TASK DETAILS: In the material below, find each line with the word "pointer" and list it.

****

`src/hdl/deq_pkg.sv`:
```
`timescale 1ns / 1ps

package deq_pkg;

    // Field widths of the stream words
    localparam int REQ_W       = 3;
    localparam int VAL_W       = 32;
    localparam int IDX_W       = 4;
    localparam int CNT_OUT_W   = 5;
    localparam int STAT_W      = 2;
    localparam int IN_TDATA_W  = 40;
    localparam int OUT_TDATA_W = 104;

    // Request codes
    localparam logic [REQ_W-1:0] REQ_NONE       = 3'd0;
    localparam logic [REQ_W-1:0] REQ_PUSH_BACK  = 3'd1;
    localparam logic [REQ_W-1:0] REQ_PUSH_FRONT = 3'd2;
    localparam logic [REQ_W-1:0] REQ_POP_FRONT  = 3'd3;
    localparam logic [REQ_W-1:0] REQ_POP_BACK   = 3'd4;
    localparam logic [REQ_W-1:0] REQ_READ       = 3'd5;

    // Status codes
    localparam logic [STAT_W-1:0] ST_OK     = 2'd0;
    localparam logic [STAT_W-1:0] ST_FULL   = 2'd1;
    localparam logic [STAT_W-1:0] ST_EMPTY  = 2'd2;
    localparam logic [STAT_W-1:0] ST_RANGE  = 2'd3;

    typedef enum logic [2:0] {
        S_IDLE,
        S_EXEC,
        S_RD_FRONT,
        S_RD_BACK,
        S_RD_INDEX,
        S_DONE
    } t_state;

    typedef enum logic [1:0] {
        RD_FRONT,
        RD_BACK,
        RD_INDEX
    } t_rd_sel;

    typedef struct packed {
        logic    load_req;
        logic    exec;
        logic    rd_en;
        t_rd_sel rd_sel;
        logic    cap_front;
        logic    cap_back;
        logic    load_out;
    } t_dp_cmd;

endpackage

```
`src/hdl/deq_ctrl.sv`:
```
`timescale 1ns / 1ps

module deq_ctrl (
    input  logic             i_clk,
    input  logic             i_rst_n,
    input  logic             i_s_tvalid,
    output logic             o_s_tready,
    input  logic             i_m_tready,
    output logic             o_m_tvalid,
    output deq_pkg::t_dp_cmd o_cmd
);

    deq_pkg::t_state r_state;
    deq_pkg::t_state n_state;
    logic            r_out_valid;
    logic            w_out_free;

    assign w_out_free = !r_out_valid || i_m_tready;
    assign o_m_tvalid = r_out_valid;

    always_ff @(posedge i_clk) begin
        if (!i_rst_n) begin
            r_state     <= deq_pkg::S_IDLE;
            r_out_valid <= 1'b0;
        end else begin
            r_state <= n_state;
            if (o_cmd.load_out) begin
                r_out_valid <= 1'b1;
            end else if (i_m_tready) begin
                r_out_valid <= 1'b0;
            end
        end
    end

    always_comb begin
        n_state      = r_state;
        o_s_tready   = 1'b0;
        o_cmd        = '0;
        o_cmd.rd_sel = deq_pkg::RD_FRONT;
        case (r_state)
            deq_pkg::S_IDLE: begin
                o_s_tready = 1'b1;
                if (i_s_tvalid) begin
                    o_cmd.load_req = 1'b1;
                    n_state        = deq_pkg::S_EXEC;
                end
            end
            deq_pkg::S_EXEC: begin
                o_cmd.exec = 1'b1;
                n_state    = deq_pkg::S_RD_FRONT;
            end
            deq_pkg::S_RD_FRONT: begin
                o_cmd.rd_en  = 1'b1;
                o_cmd.rd_sel = deq_pkg::RD_FRONT;
                n_state      = deq_pkg::S_RD_BACK;
            end
            deq_pkg::S_RD_BACK: begin
                o_cmd.rd_en     = 1'b1;
                o_cmd.rd_sel    = deq_pkg::RD_BACK;
                o_cmd.cap_front = 1'b1;
                n_state         = deq_pkg::S_RD_INDEX;
            end
            deq_pkg::S_RD_INDEX: begin
                o_cmd.rd_en    = 1'b1;
                o_cmd.rd_sel   = deq_pkg::RD_INDEX;
                o_cmd.cap_back = 1'b1;
                n_state        = deq_pkg::S_DONE;
            end
            deq_pkg::S_DONE: begin
                // wait for the output register to free up
                if (w_out_free) begin
                    o_cmd.load_out = 1'b1;
                    n_state        = deq_pkg::S_IDLE;
                end
            end
            default: begin
                n_state = deq_pkg::S_IDLE;
            end
        endcase
    end

endmodule

```
`src/hdl/deq_datapath.sv`:
```
`timescale 1ns / 1ps

module deq_datapath #(
    parameter int DEPTH      = 16,
    parameter int DATA_WIDTH = 32
) (
    input  logic                                i_clk,
    input  logic                                i_rst_n,
    input  deq_pkg::t_dp_cmd                    i_cmd,
    input  logic [deq_pkg::REQ_W-1:0]           i_req_type,
    input  logic [deq_pkg::VAL_W-1:0]           i_push_value,
    input  logic [deq_pkg::IDX_W-1:0]           i_read_index,
    output logic [deq_pkg::VAL_W-1:0]           o_front_value,
    output logic [deq_pkg::VAL_W-1:0]           o_back_value,
    output logic [deq_pkg::VAL_W-1:0]           o_read_value,
    output logic [deq_pkg::CNT_OUT_W-1:0]       o_entry_count,
    output logic                                o_is_empty,
    output logic [deq_pkg::STAT_W-1:0]          o_status
);

    localparam int PW   = $clog2(DEPTH);
    localparam int CW   = $clog2(DEPTH + 1);
    localparam int VW   = deq_pkg::VAL_W;
    localparam int IW   = deq_pkg::IDX_W;
    localparam int OCW  = deq_pkg::CNT_OUT_W;
    localparam int CMPW = (CW > IW) ? CW : IW;
    localparam logic [PW:0]   DEPTH_X  = (PW + 1)'(DEPTH);
    localparam logic [CW-1:0] DEPTH_C  = CW'(DEPTH);
    localparam logic [PW-1:0] LAST_PTR = PW'(DEPTH - 1);

    function automatic logic [PW-1:0] f_slot(input logic [PW-1:0] base,
                                             input logic [PW-1:0] pos);
        logic [PW:0] sum;
        sum = {1'b0, base} + {1'b0, pos};
        if (sum >= DEPTH_X) begin
            sum = sum - DEPTH_X;
        end
        return sum[PW-1:0];
    endfunction

    logic [DATA_WIDTH-1:0]       mem [DEPTH];
    logic [DATA_WIDTH-1:0]       r_rd_data;

    logic [deq_pkg::REQ_W-1:0]   r_req;
    logic [DATA_WIDTH-1:0]       r_push;
    logic [IW-1:0]               r_idx;
    logic [PW-1:0]               r_start;
    logic [CW-1:0]               r_count;
    logic [deq_pkg::STAT_W-1:0]  r_status;
    logic [DATA_WIDTH-1:0]       r_front;
    logic [DATA_WIDTH-1:0]       r_back;

    logic [PW-1:0]               n_start;
    logic [CW-1:0]               n_count;
    logic [deq_pkg::STAT_W-1:0]  n_status;
    logic                        w_wr_en;
    logic [PW-1:0]               w_wr_addr;
    logic [PW-1:0]               w_rd_addr;
    logic [PW-1:0]               w_start_dec;
    logic                        w_full;
    logic                        w_empty;

    assign w_full      = (r_count == DEPTH_C);
    assign w_empty     = (r_count == '0);
    assign w_start_dec = (r_start == '0) ? LAST_PTR : r_start - PW'(1);

    // apply one request to pointer and count
    always_comb begin
        n_start   = r_start;
        n_count   = r_count;
        n_status  = deq_pkg::ST_OK;
        w_wr_en   = 1'b0;
        w_wr_addr = f_slot(r_start, PW'(r_count));
        case (r_req)
            deq_pkg::REQ_PUSH_BACK: begin
                if (w_full) begin
                    n_status = deq_pkg::ST_FULL;
                end else begin
                    w_wr_en = 1'b1;
                    n_count = r_count + CW'(1);
                end
            end
            deq_pkg::REQ_PUSH_FRONT: begin
                w_wr_addr = w_start_dec;
                if (w_full) begin
                    n_status = deq_pkg::ST_FULL;
                end else begin
                    w_wr_en = 1'b1;
                    n_start = w_start_dec;
                    n_count = r_count + CW'(1);
                end
            end
            deq_pkg::REQ_POP_FRONT: begin
                if (w_empty) begin
                    n_status = deq_pkg::ST_EMPTY;
                end else begin
                    n_start = f_slot(r_start, PW'(1));
                    n_count = r_count - CW'(1);
                end
            end
            deq_pkg::REQ_POP_BACK: begin
                if (w_empty) begin
                    n_status = deq_pkg::ST_EMPTY;
                end else begin
                    n_count = r_count - CW'(1);
                end
            end
            deq_pkg::REQ_READ: begin
                if (CMPW'(r_idx) >= CMPW'(r_count)) begin
                    n_status = deq_pkg::ST_RANGE;
                end
            end
            default: begin
            end
        endcase
    end

    always_comb begin
        case (i_cmd.rd_sel)
            deq_pkg::RD_FRONT: w_rd_addr = r_start;
            deq_pkg::RD_BACK:  w_rd_addr = f_slot(r_start, PW'(r_count - CW'(1)));
            deq_pkg::RD_INDEX: w_rd_addr = f_slot(r_start, PW'(r_idx));
            default:           w_rd_addr = r_start;
        endcase
    end

    always_ff @(posedge i_clk) begin
        if (i_cmd.exec && w_wr_en) begin
            mem[w_wr_addr] <= r_push;
        end
        if (i_cmd.rd_en) begin
            r_rd_data <= mem[w_rd_addr];
        end
    end

    always_ff @(posedge i_clk) begin
        if (!i_rst_n) begin
            r_start <= '0;
            r_count <= '0;
        end else if (i_cmd.exec) begin
            r_start <= n_start;
            r_count <= n_count;
        end
    end

    always_ff @(posedge i_clk) begin
        if (i_cmd.load_req) begin
            r_req  <= i_req_type;
            r_push <= DATA_WIDTH'(i_push_value);
            r_idx  <= i_read_index;
        end
        if (i_cmd.exec) begin
            r_status <= n_status;
        end
        if (i_cmd.cap_front) begin
            r_front <= r_rd_data;
        end
        if (i_cmd.cap_back) begin
            r_back <= r_rd_data;
        end
        if (i_cmd.load_out) begin
            o_front_value <= w_empty ? '0 : VW'(r_front);
            o_back_value  <= w_empty ? '0 : VW'(r_back);
            o_read_value  <= (r_req == deq_pkg::REQ_READ && r_status == deq_pkg::ST_OK)
                             ? VW'(r_rd_data) : '0;
            o_entry_count <= OCW'(r_count);
            o_is_empty    <= w_empty;
            o_status      <= r_status;
        end
    end

endmodule

```
`src/hdl/double_ended_queue.sv`:
```
`timescale 1ns / 1ps

// Bounded double-ended queue on a ring buffer of DEPTH words. Each input word carries one
// request (tuser): none, push back, push front, pop front, pop back, or read the entry at a
// position counted from the front; each request yields exactly one output word reporting
// front, back and read values, the count, an empty flag and a status (tuser). Pushing onto
// a full queue is refused, popping an empty queue is flagged, and a read past the count
// returns zero with an out-of-range status; in each of those cases the queue is left as is.
// One request is in flight at a time: once accepted, it passes through execute, three
// store reads and hand over before its result is loaded into the output register, and no
// new request is taken meanwhile. The three reads are forced by the single read
// port of the entry store, which fetches front, back and indexed entries one after another.
// The output register holds a result while the sink stalls, and the next request is
// accepted in the cycle after the previous result has been loaded. No clearing pass after
// reset: store entries only reach the output once written.

module double_ended_queue #(
    parameter int DEPTH      = 16,
    parameter int DATA_WIDTH = 32
) (
    input  logic                              i_clk,
    input  logic                              i_rst_n,
    // push_value [31:0], read_index [35:32], zero pad [39:36]
    input  logic [deq_pkg::IN_TDATA_W-1:0]    s_axis_tdata,
    // req_type [2:0]
    input  logic [deq_pkg::REQ_W-1:0]         s_axis_tuser,
    input  logic                              s_axis_tvalid,
    output logic                              s_axis_tready,
    // front_value [31:0], back_value [63:32], read_value [95:64],
    // entry_count [100:96], is_empty [101], zero pad [103:102]
    output logic [deq_pkg::OUT_TDATA_W-1:0]   m_axis_tdata,
    // status [1:0]
    output logic [deq_pkg::STAT_W-1:0]        m_axis_tuser,
    output logic                              m_axis_tvalid,
    input  logic                              m_axis_tready
);

    deq_pkg::t_dp_cmd                  w_cmd;
    logic [deq_pkg::VAL_W-1:0]         w_front;
    logic [deq_pkg::VAL_W-1:0]         w_back;
    logic [deq_pkg::VAL_W-1:0]         w_read;
    logic [deq_pkg::CNT_OUT_W-1:0]     w_count;
    logic                              w_empty;

    // sequence each request: load, execute, three store reads, hand over
    deq_ctrl u_ctrl (
        .i_clk      (i_clk),
        .i_rst_n    (i_rst_n),
        .i_s_tvalid (s_axis_tvalid),
        .o_s_tready (s_axis_tready),
        .i_m_tready (m_axis_tready),
        .o_m_tvalid (m_axis_tvalid),
        .o_cmd      (w_cmd)
    );

    // pointer, count, entry store and output register
    deq_datapath #(
        .DEPTH      (DEPTH),
        .DATA_WIDTH (DATA_WIDTH)
    ) u_datapath (
        .i_clk         (i_clk),
        .i_rst_n       (i_rst_n),
        .i_cmd         (w_cmd),
        .i_req_type    (s_axis_tuser),
        .i_push_value  (s_axis_tdata[31:0]),
        .i_read_index  (s_axis_tdata[35:32]),
        .o_front_value (w_front),
        .o_back_value  (w_back),
        .o_read_value  (w_read),
        .o_entry_count (w_count),
        .o_is_empty    (w_empty),
        .o_status      (m_axis_tuser)
    );

    // pack the result word, lowest field first
    assign m_axis_tdata = {2'b00, w_empty, w_count, w_read, w_back, w_front};

endmodule

```
`config.mk`:
```
export PLATFORM = sky130hd
export DESIGN_NAME = double_ended_queue
export DESIGN_NICKNAME = d
export VERILOG_FILES = /design/src/hdl/deq_pkg.sv /design/src/hdl/deq_ctrl.sv /design/src/hdl/deq_datapath.sv /design/src/hdl/double_ended_queue.sv
export SDC_FILE = /design/constraint.sdc
export NUM_CORES = 1
export LEC_CHECK = 0
export BUFFER_PORTS_ARGS = -buffer_cell sky130_fd_sc_hd__buf_2
export CORE_MARGIN = 3
export CORE_UTILIZATION = 40
export CTS_CLUSTER_DIAMETER = 200
export DETAILED_ROUTE_END_ITERATION = 8
export PLACE_DENSITY_LB_ADDON = 0.1
export SYNTH_ARGS = -nofsm -noshare
export SYNTH_HDL_FRONTEND = slang
export SYNTH_SLANG_ARGS = --single-unit
```
`constraint.sdc`:
```
create_clock -name i_clk -period 12.1 [get_ports i_clk]
set_clock_uncertainty 0.05 [all_clocks]
set_input_delay 0.605 -clock i_clk [delete_from_list [all_inputs] [get_ports i_clk]]
set_output_delay 0.605 -clock i_clk [all_outputs]
set_load 0.005 [all_outputs]
```
==> flow_metrics.tcl <==
set metrics [dict create \
    outcome "complete, no violations" \
    r2r-end "u_datapath.r_rd_data[15]" \
    cp-startpoint "u_ctrl.r_state[1]" \
    path_class "flip-flop to flip-flop" \
    cts-root-buf "clkbuf_16" \
    antenna_found_initial 1 \
    cts_resized 0 \
    ys_seq_area_share_pct 77.4 \
    layout_common_cells "753 x edfxtp_1, 290 x mux2i_1, 148 x buf_2" \
    cts_buffers 81 \
    design.die.area_um2 77200 \
    cp_slowest_cell "nand2_4" \
    grt_pass1_vias 13881 \
    start_util_pct 40.4 \
    hold_end "u_datapath.r_push[10]" \
    finalSetupTns_ns 0 \
    min_path_type "primary input to flip-flop" \
    post_cts_buffers 0 \
    dr_total_vias 13402 \
    p_per_area_nw_per_um2 171 \
    ys_top_cells_by_area "edfxtp_1 77%, mux2i_1 9.8%, mux4_2 4.9%, nor2b_1 1.5%, buf_6 1.0%" \
    drtIter0Drc 940 \
    netlist_area_um2 29500 \
    startpoint_type "flip-flop" \
    path_clk_slew_ns 0.06 \
    slowest_delay_ns 0.71 \
    wl_per_cell_um 22.9 \
    hold-path-cell-count 1 \
    multi_input_area_um2 6320 \
    clkLatencyLatePin_ns 0.62 \
    r2r-start "u_ctrl.r_state[1]" \
    wl_um 61600 \
    antenna_left 0 \
    maxCapViolCount 0 \
    hold_buffers 0 \
    pin_count 155 \
    regToRegSetupSlack_ns 6.40 \
    syn_inst 1472 \
    grt_pass1_wl_um 91800 \
    areaGrowthSynthToFinish_pct 14.8 \
    cts_tree "done" \
    worstPathArrival_ns 5.98 \
    synth_seq_cells 766 \
    coreArea_um2 73100 \
    drcViolationCount 0 \
    async_flop_share_pct 0 \
    hold_start "s_axis_tdata[10]" \
    dpl.hpwl_um 33200 \
    regArea_um2 22900 \
    reg2reg_depth 13 \
    fill_cells 6200 \
    dp.cells 2541 \
    synth_ff_type "edfxtp_1" \
    p_leak_uw 0.0125 \
    synth-edff-count 753 \
    synth_top_area_share_pct 76.5 \
    final_nets 1728 \
    worstPathRequired_ns 12.38 \
    yosys.area.top_type "edfxtp_1" \
    firstDrtPassIters 7 \
    finalCriticalPeriod_ns 5.70 \
    fin_cells 2689 \
    ir_worst_vdd_v 0.000109 \
    holdWs_ns 0.119 \
    clock_path_buffers 3 \
    ys_types 55 \
    yosysWarnings 0 \
    period_share_pct 47.1 \
    grt_max_degree 78 \
    end_kind "flip-flop" \
    port_buffers 148 \
    gr-total-overflow 0 \
    mostFrequentLayoutCell "edfxtp_1" \
    fmax_mhz 175 \
    setup_violations 0 \
    grt_usage_pct 16.1 \
    dieWidth_um 278 \
    path_cells "inv_4 -> nand3_4 -> clkinv_2 -> a21oi_1 -> ha_1 -> inv_1 -> fa_1 -> xnor2_1 -> a32oi_1 -> nand2_4 -> buf_4 -> mux4_2 -> mux2i_1" \
    cts_sinks 766 \
    rsz0062_at_grt "no" \
    cp_max_fo 37 \
    via_per_inst 4.98 \
    die_h_um 278 \
    drive_gt1_share_pct 22.3 \
    place_congestion 0.730 \
    slew_violations 0 \
    final_util_pct 46.4 \
    worst_pin_slew_ns 1.06 \
    rows 99 \
    syn_avg_cell_area_um2 20.1 \
    hold_viol_final 0 \
    relSlewSlack_pct 29.4 \
    htree_levels 3 \
]
## metrics by stage
step	cell area (um^2)	setup WS [ns]	total power [uW]
global placement	31400	6.23	3510
detailed placement	31400	6.23	3520
CTS	33900	6.20	5880
finish	33900	6.40	5790
floorplan	29600	6.33	3390
global route	33900	5.80	6020
## power breakdown
part,switching (uW),internal [uW]
clock network,987,1350
logic,230,163
registers,60.3,3000
total,1280,4510
## how the worst max path moves through the flow
stage,to,slack [ns],depth (start not counted)
detailed placement,u_datapath.r_rd_data[13],6.23,13
global route,u_datapath.r_rd_data[13],5.80,13
finish,u_datapath.r_rd_data[15],6.40,13
CTS,u_datapath.r_rd_data[13],6.20,13
global placement,u_datapath.r_rd_data[13],6.23,13
floorplan,u_datapath.o_back_value[0],6.33,3
## cells in the mapped netlist (5+ instances only)
cell type  count
buf_6         27
buf_4          5
mux4_2        64
inv_1         11
clkbuf_1      24
nor3_1         9
a21oi_1       12
ha_1          14
dfxtp_1       13
nor2_1        36
nor2b_1       69
nand2b_1       5
nand2_1       10
xnor2_1       16
mux2i_1      290
buf_2         10
and2_1        34
xor2_1         5
edfxtp_1     753
## kinds of logic (layout without fill, tap and decap cells)
| kind of cell | count (synthesis) | in the layout | synth area share (%) |
|---|---|---|---|
| multiplexers | 355 | 355 | 14.7 |
| flip-flops | 766 | 766 | 77.4 |
| buffers and inverters | 83 | 339 | 1.87 |
| XOR/XNOR | 21 | 21 | 0.622 |
| AO/OA/AOI/OAI | 49 | 49 | 1.13 |
| AND/OR/NAND/NOR | 181 | 181 | 3.50 |
| adder cells (fa/ha/maj) | 16 | 16 | 0.728 |
| other | 1 | 3 | 0.0127 |
## cell type report
type / count / share of cell area, %
sequential: 766 / 67.4
multi-input combinational: 624 / 18.6
clock buffer: 102 / 6.33
tap: 959 / 3.54
timing repair buffer: 176 / 2.80
clock inverter: 45 / 1.04
inverter: 16 / 0.196
antenna: 1 / 0.00738
## sequential cells by signal, indices dropped and copies added (netlist names), 4 cells and up
signal,cells
u_datapath.o_front_value,32
u_datapath.o_read_value,32
u_datapath.r_push,32
u_datapath.r_idx,4
u_datapath.o_back_value,32
u_datapath.r_front,32
u_datapath.r_rd_data,32
u_datapath.o_entry_count,5
u_datapath.r_start,4
u_datapath.r_count,5
u_datapath.mem,512
u_datapath.r_back,32
## worst max-delay path: cells and delay by family, from the launching register on
| kind | cells | cell delay [ns] |
|---|---|---|
| flops | 1 | 0.56 |
| fa+ha+maj | 2 | 0.62 |
| mux | 2 | 1.06 |
| compound gates | 2 | 0.55 |
| buf+inv | 4 | 1.44 |
| xor+xnor | 1 | 0.22 |
| simple gates | 2 | 0.87 |
## layer usage
metal | global-route usage [%] | share of wire [%] | vias up
li1 | - | - | 6194
met1 | 23.0 | 47 | 6839
met2 | 25.7 | 47 | 295
met3 | 2.79 | 4.4 | 74
met4 | 4.52 | 1.9 | 0
met5 | 0 | 0 | -
No activity file was read; power rests on OpenSTA's default activity.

****

EXPECTED OUTPUT:
    // apply one request to pointer and count
    // pointer, count, entry store and output register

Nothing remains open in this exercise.